BIOS 1 - Homework 2
Levi Waldron
2023-05-03
Homework2.Rmd
Source code and data for this assignment
Note: The code used to create this document is here.
In this homework we will again use the NHEFS dataset. Take a look at the codebook linked to from https://www.hsph.harvard.edu/miguel-hernan/causal-inference-book/.
This time we will test the hypothesis that quitting smoking between
1971 and 1981 (variable qsmk
) reduces the probability of
death by 2001 (variable death
).
Data import and recoding
Download the dataset, import it into R, and recode variables as instructed in Homework 1.
Question 1 (2 points): filter any missing data
Remove any observations that are missing any of the following variables:
death
active
age
education
exercise
qsmk
race
sex
smokeintensity
smkyrs
wt82_71
You would ordinarily want to perform a sensitivity analysis and consider the possibility of bias from informative censoring, but you can ignore that possibility for the purposes of this assignment.

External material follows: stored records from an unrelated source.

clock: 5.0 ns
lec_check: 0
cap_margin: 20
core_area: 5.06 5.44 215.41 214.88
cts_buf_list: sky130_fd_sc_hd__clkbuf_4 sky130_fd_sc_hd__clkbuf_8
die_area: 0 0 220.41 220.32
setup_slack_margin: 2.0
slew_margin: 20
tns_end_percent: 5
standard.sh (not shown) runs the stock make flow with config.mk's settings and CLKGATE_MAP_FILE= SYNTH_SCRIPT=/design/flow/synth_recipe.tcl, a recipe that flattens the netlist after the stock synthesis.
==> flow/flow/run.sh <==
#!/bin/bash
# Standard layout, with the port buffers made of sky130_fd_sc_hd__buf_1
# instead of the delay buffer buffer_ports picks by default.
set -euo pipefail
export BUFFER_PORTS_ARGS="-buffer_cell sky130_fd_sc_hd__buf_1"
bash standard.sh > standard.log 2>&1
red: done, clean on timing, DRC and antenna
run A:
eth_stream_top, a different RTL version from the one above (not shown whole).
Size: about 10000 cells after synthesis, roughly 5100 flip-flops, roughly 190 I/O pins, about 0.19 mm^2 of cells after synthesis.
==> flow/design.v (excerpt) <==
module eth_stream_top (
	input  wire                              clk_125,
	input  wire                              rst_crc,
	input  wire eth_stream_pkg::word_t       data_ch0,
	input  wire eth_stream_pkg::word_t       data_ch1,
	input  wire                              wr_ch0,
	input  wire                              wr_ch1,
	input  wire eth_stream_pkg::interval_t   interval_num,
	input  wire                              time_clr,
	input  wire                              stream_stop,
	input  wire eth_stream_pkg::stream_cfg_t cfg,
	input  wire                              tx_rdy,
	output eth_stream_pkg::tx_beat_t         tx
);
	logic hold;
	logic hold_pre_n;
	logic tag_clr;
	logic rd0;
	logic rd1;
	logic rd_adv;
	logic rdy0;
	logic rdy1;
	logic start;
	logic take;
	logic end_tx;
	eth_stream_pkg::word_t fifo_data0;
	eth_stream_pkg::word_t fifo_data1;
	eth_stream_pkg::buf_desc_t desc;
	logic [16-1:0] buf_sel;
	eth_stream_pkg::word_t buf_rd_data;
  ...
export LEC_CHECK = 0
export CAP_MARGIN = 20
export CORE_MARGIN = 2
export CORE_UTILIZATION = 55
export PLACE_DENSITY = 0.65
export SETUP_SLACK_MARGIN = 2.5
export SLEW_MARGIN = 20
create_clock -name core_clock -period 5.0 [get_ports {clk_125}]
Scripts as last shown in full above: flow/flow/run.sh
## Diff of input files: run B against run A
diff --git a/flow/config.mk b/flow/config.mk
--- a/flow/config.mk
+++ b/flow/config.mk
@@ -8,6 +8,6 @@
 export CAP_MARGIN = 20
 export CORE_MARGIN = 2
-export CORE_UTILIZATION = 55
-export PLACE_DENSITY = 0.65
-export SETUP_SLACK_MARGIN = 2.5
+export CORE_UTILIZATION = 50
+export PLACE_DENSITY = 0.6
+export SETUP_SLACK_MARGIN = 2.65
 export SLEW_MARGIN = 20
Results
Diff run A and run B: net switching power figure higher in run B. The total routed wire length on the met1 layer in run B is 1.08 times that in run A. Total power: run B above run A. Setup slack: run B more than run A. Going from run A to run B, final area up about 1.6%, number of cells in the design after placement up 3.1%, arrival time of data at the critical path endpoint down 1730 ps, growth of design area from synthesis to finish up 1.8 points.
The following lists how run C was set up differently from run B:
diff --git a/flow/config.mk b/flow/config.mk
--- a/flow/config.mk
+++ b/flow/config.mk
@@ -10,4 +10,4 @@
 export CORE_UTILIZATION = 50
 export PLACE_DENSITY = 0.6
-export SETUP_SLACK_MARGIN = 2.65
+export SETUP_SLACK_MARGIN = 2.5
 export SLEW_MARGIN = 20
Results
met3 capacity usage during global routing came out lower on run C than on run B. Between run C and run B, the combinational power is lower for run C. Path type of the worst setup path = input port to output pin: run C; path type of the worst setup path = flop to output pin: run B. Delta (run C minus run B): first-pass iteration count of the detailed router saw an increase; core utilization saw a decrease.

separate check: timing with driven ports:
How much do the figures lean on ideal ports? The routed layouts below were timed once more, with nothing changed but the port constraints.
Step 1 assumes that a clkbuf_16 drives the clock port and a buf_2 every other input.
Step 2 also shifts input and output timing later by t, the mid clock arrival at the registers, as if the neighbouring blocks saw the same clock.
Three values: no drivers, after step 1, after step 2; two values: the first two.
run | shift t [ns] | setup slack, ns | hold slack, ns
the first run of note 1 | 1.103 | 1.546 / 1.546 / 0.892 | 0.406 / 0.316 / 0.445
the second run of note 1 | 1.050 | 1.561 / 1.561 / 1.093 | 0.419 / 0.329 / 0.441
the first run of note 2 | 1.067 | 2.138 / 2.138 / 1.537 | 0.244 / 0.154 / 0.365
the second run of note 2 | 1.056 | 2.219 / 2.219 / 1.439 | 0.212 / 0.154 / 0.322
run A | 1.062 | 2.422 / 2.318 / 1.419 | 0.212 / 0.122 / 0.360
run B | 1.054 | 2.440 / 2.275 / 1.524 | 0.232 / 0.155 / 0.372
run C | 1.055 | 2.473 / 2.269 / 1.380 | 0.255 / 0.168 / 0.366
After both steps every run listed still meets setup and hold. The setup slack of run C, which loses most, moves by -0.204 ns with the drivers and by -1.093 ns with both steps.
From an optimization exercise on the open Yosys and OpenROAD flow, aimed at small area, a short achievable clock period and few clock cycles per item; shortcuts taken in it are not production practice. In this exercise RTL edits were held to simulation tests only and were not proved equivalent to the original. Power and IR drop assume default switching activity.

==> inputs of v33 <==
// cad_top
module cad_top #(
  parameter int IMG_SIDE = 8,
  parameter int IMG_COUNT = 2,
  parameter int KER_COUNT = 2,
  localparam int IMG_IDX_W = (IMG_COUNT > 1) ? $clog2(IMG_COUNT) : 1,
  localparam int KER_IDX_W = (KER_COUNT > 1) ? $clog2(KER_COUNT) : 1
) (
  input  logic                 clk,
  input  logic                 rst_n,
  input  logic                 i_in_valid,
  input  cad_pkg::data_t       i_matrix,
  input  logic                 i_start,
  input  logic [IMG_IDX_W-1:0] i_img_idx,
  input  logic [KER_IDX_W-1:0] i_ker_idx,
  output logic                 o_busy,
  output logic                 o_out_valid,
  output logic                 o_out_value
);
==> module mac_pool, before the edit <==
module mac_pool (
  input  logic            clk,
  input  logic            rst_n,
  input  logic [4:0][7:0] i_pix,
  input  logic [4:0][7:0] i_ker,
  input  logic            i_v,
  input  logic            i_first,
  input  logic            i_last,
  input  logic            i_bfirst,
  input  logic            i_blast,
  input  logic            i_jlast,
  output cad_pkg::acc_t   o_res,
  output logic            o_res_valid,
  output logic            o_res_jlast
);
  localparam logic [19:0] ACC_INIT = 20'h39900;
  logic [4:0][7:0] a_pix;
  logic [4:0][7:0] a_ker;
  logic a_v, a_first, a_last, a_bfirst, a_blast, a_jlast;
  logic b_v, b_first, b_last, b_bfirst, b_blast, b_jlast;
  logic [19:0] acc_s;
  logic [19:0] acc_c;
  cad_pkg::acc_t acc;
  logic c_v, c_bfirst, c_blast, c_jlast;
  cad_pkg::acc_t d_val;
  logic d_v, d_bfirst, d_blast, d_jlast;
  cad_pkg::acc_t mx;
  cad_pkg::acc_t res;
  always_ff @(posedge clk) begin
    a_pix <= i_pix;
    a_ker <= i_ker;
  end
  always_ff @(posedge clk or negedge rst_n) begin
    if (!rst_n) begin
      {a_v, a_first, a_last, a_bfirst, a_blast, a_jlast} <= '0;
      {b_v, b_first, b_last, b_bfirst, b_blast, b_jlast} <= '0;
      {c_v, c_bfirst, c_blast, c_jlast} <= '0;
      {d_v, d_bfirst, d_blast, d_jlast} <= '0;
    end else begin
      {d_v, d_bfirst, d_blast, d_jlast} <= {c_v, c_bfirst, c_blast, c_jlast};
      {a_v, a_first, a_last, a_bfirst, a_blast, a_jlast} <=
        {i_v, i_first, i_last, i_bfirst, i_blast, i_jlast};
      {b_v, b_first, b_last, b_bfirst, b_blast, b_jlast} <=
        {a_v, a_first, a_last, a_bfirst, a_blast, a_jlast};
      c_v <= b_v && b_last;
      {c_bfirst, c_blast, c_jlast} <= {b_bfirst, b_blast, b_jlast};
    end
  end
  mac_pipe #(
    .ACC_INIT(ACC_INIT)
  ) u_pipe (
    .clk    (clk),
    .a0     (a_pix[0]), .b0 (a_ker[0]),
    .a1     (a_pix[1]), .b1 (a_ker[1]),
    .a2     (a_pix[2]), .b2 (a_ker[2]),
    .a3     (a_pix[3]), .b3 (a_ker[3]),
    .a4     (a_pix[4]), .b4 (a_ker[4]),
    .i_init (b_first),
    .o_acc_s(acc_s),
    .o_acc_c(acc_c)
  );
  assign acc = acc_s + acc_c;
  always_ff @(posedge clk) begin
    d_val <= acc;
  end
  assign res = (d_val > mx) ? d_val : mx;
  always_ff @(posedge clk) begin
    if (d_v && !d_blast) begin
      mx <= d_bfirst ? d_val : res;
    end
  end
  assign o_res = res;
  assign o_res_valid = d_v && d_blast;
  assign o_res_jlast = d_jlast;
endmodule
==> flow/config.mk <==
export PLATFORM = sky130hd
export DESIGN_NAME = cad_top
export DESIGN_NICKNAME = cad_top
export VERILOG_FILES = /design/flow/design.v
export SDC_FILE = /design/flow/constraint.sdc
export NUM_CORES = 4
export LEC_CHECK = 0
export CAP_MARGIN = 20
export CORE_MARGIN = 2
export CORE_UTILIZATION = 60
export CTS_BUF_LIST = sky130_fd_sc_hd__clkbuf_16
export CTS_CLUSTER_DIAMETER = 100
export CTS_CLUSTER_SIZE = 30
export PLACE_DENSITY = 0.72
export SLEW_MARGIN = 20
==> flow/constraint.sdc <==
create_clock -name core_clock -period 12.0 [get_ports {clk}]
set_input_delay 2.4000 -clock core_clock [delete_from_list [all_inputs] [get_ports {clk}]]
set_output_delay 2.4000 -clock core_clock [all_outputs]
set_load 0.01 [all_outputs]
run.sh (not shown) runs the stock make flow with config.mk's settings and CLKGATE_MAP_FILE= SYNTH_SCRIPT=/design/flow/synth_recipe.tcl, a recipe that flattens the netlist after the stock synthesis.
==> v4: changes against v33 <==
--- a/flow/design.v
+++ b/flow/design.v
@@ -343,20 +343,25 @@
   end
   always_ff @(posedge clk or negedge rst_n) begin
     if (!rst_n) begin
-      {a_v, a_first, a_last, a_bfirst, a_blast, a_jlast} <= '0;
-      {b_v, b_first, b_last, b_bfirst, b_blast, b_jlast} <= '0;
-      {c_v, c_bfirst, c_blast, c_jlast} <= '0;
-      {d_v, d_bfirst, d_blast, d_jlast} <= '0;
+      a_v <= 1'b0;
+      b_v <= 1'b0;
+      c_v <= 1'b0;
+      d_v <= 1'b0;
     end else begin
-      {d_v, d_bfirst, d_blast, d_jlast} <= {c_v, c_bfirst, c_blast, c_jlast};
-      {a_v, a_first, a_last, a_bfirst, a_blast, a_jlast} <=
-        {i_v, i_first, i_last, i_bfirst, i_blast, i_jlast};
-      {b_v, b_first, b_last, b_bfirst, b_blast, b_jlast} <=
-        {a_v, a_first, a_last, a_bfirst, a_blast, a_jlast};
+      a_v <= i_v;
+      b_v <= a_v;
       c_v <= b_v && b_last;
-      {c_bfirst, c_blast, c_jlast} <= {b_bfirst, b_blast, b_jlast};
+      d_v <= c_v;
     end
   end
+  always_ff @(posedge clk) begin
+    {a_first, a_last, a_bfirst, a_blast, a_jlast} <=
+      {i_first, i_last, i_bfirst, i_blast, i_jlast};
+    {b_first, b_last, b_bfirst, b_blast, b_jlast} <=
+      {a_first, a_last, a_bfirst, a_blast, a_jlast};
+    {c_bfirst, c_blast, c_jlast} <= {b_bfirst, b_blast, b_jlast};
+    {d_bfirst, d_blast, d_jlast} <= {c_bfirst, c_blast, c_jlast};
+  end
   mac_pipe #(
     .ACC_INIT(ACC_INIT)
   ) u_pipe (
==> flow/flow/run.sh (new file) <==
#!/bin/bash
# Layout: the standard flow (standard synthesis, floorplan, placement, CTS,
# routing) on the design's constraints and clock period. The only change is
# the setup margin that ORFS's repair_timing aims for: it is raised so that the
# resizer also works on paths that already meet the 12 ns clock.
set -euo pipefail
if ! bash standard.sh SETUP_SLACK_MARGIN=8.5 finish > standard_flow.log 2>&1; then
  tail -n 40 standard_flow.log
  exit 1
fi
tail -n 5 standard_flow.log
==> flow/standard.sh (new file) <==
#!/bin/bash
# synth_recipe.tcl (not shown) runs the flow's synth.tcl, then flattens the netlist and writes it again
# the make line also repeats each setting of config.mk as NAME=value (left out here)
make -C /OpenROAD-flow-scripts/flow DESIGN_CONFIG=/design/flow/config.mk WORK_HOME=/design/flow/orfs CLKGATE_MAP_FILE= SYNTH_SCRIPT=/design/flow/synth_recipe.tcl "${@:-finish}"
CTS_CLUSTER_DIAMETER = 80   (was 100)
CTS_CLUSTER_SIZE = 25   (was 30)
removed: flow/run.sh
==> results.tsv <==
stage	metric	value	unit
status	run status	no timing/DRC/antenna violations	
worst_setup_path	Register-to-Register Setup Slack	8.60	ns
yosys	fraction of the yosys area taken by sequential cells	0.646	
power_and_ir_drop	net switching component of the power	4.23	mW
cells_and_area	area share of buffers outside the clock network	0.00672	
floorplanning	starting density of the core	0.603	
worst_setup_path	Critical Path Fanout Max	2	
worst_setup_path	capture point of the critical path	o_busy	
worst_setup_path	critical path data required time	9.60	ns
worst_setup_path	crit-path leading delay family	flip-flops	
worst_setup_path	crit path launch type	flop	
worst_setup_path	end of the worst register-to-register path	u_mac.u_pipe.r1[47]	
yosys	post-synthesis xor/xnor area fraction	0.00507	
global_routing	global routing usage summed across all routing layers	0.227	
floorplanning	die boundary height	326	um
The numbers above come from v4.

==> results.tsv <==
stage	metric	value	unit
status	run status	no timing/DRC/antenna violations	
global_routing	global routing usage summed across all routing layers	0.227	
power_and_ir_drop	net switching component of the power	4.35	mW
yosys	fraction of the yosys area taken by sequential cells	0.646	
drt	violation count after the first detailed-routing iteration	1964	
cells_and_area	area share of buffers outside the clock network	0.00562	
worst_setup_path	end of the worst register-to-register path	u_mac.a_pix[10]	
drt	DRT met1 WL	53600	um
yosys	main combinational cell family by area after synthesis	multiplexers	
power_and_ir_drop	Leading power group	registers	
floorplanning	die boundary height	326	um
cells_and_area	number of standard cells in the final layout excluding fillers	5696	
worst_setup_path	critical path data required time	12.34	ns
worst_setup_path	crit-path leading delay family	simple AND/OR/NAND/NOR gates	
worst_setup_path	Critical Path Fanout Max	12	
worst_setup_path	capture point of the critical path	u_store.ib[48]	
floorplanning	starting density of the core	0.603	
floorplanning	chip width	326	um
The numbers above come from v33.

Testbench counts of v33, summed over its fixed seeds: cycles 6,504, jobs 48.
Testbench counts of v4, summed over its fixed seeds: cycles 6,504, jobs 48.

Question 2 (4 points): Table 1
Create a table of descriptive statistics like in HW1, but this time
stratify it by the exposure variable qsmk
Question 3 (4 points): fit crude and adjusted logistic regression models
Fit simple and adjusted multiple logistic regression models for the
probability of death with quitting smoking as the exposure. In the
multivariate model, adjust for sex, race, age, education, and exercise
as hypothesized confounders. Use a B-spline from the
splines
package to correct for age, ie:
\[ death \sim qsmk + sex + race + bs(age) + education + exercise \]
For the purpose of this question, assume that conditional exchangeability holds when controlling for these confounders.
Interpret the coefficient of qsmk
in the crude
model and in the adjusted model. Compare them.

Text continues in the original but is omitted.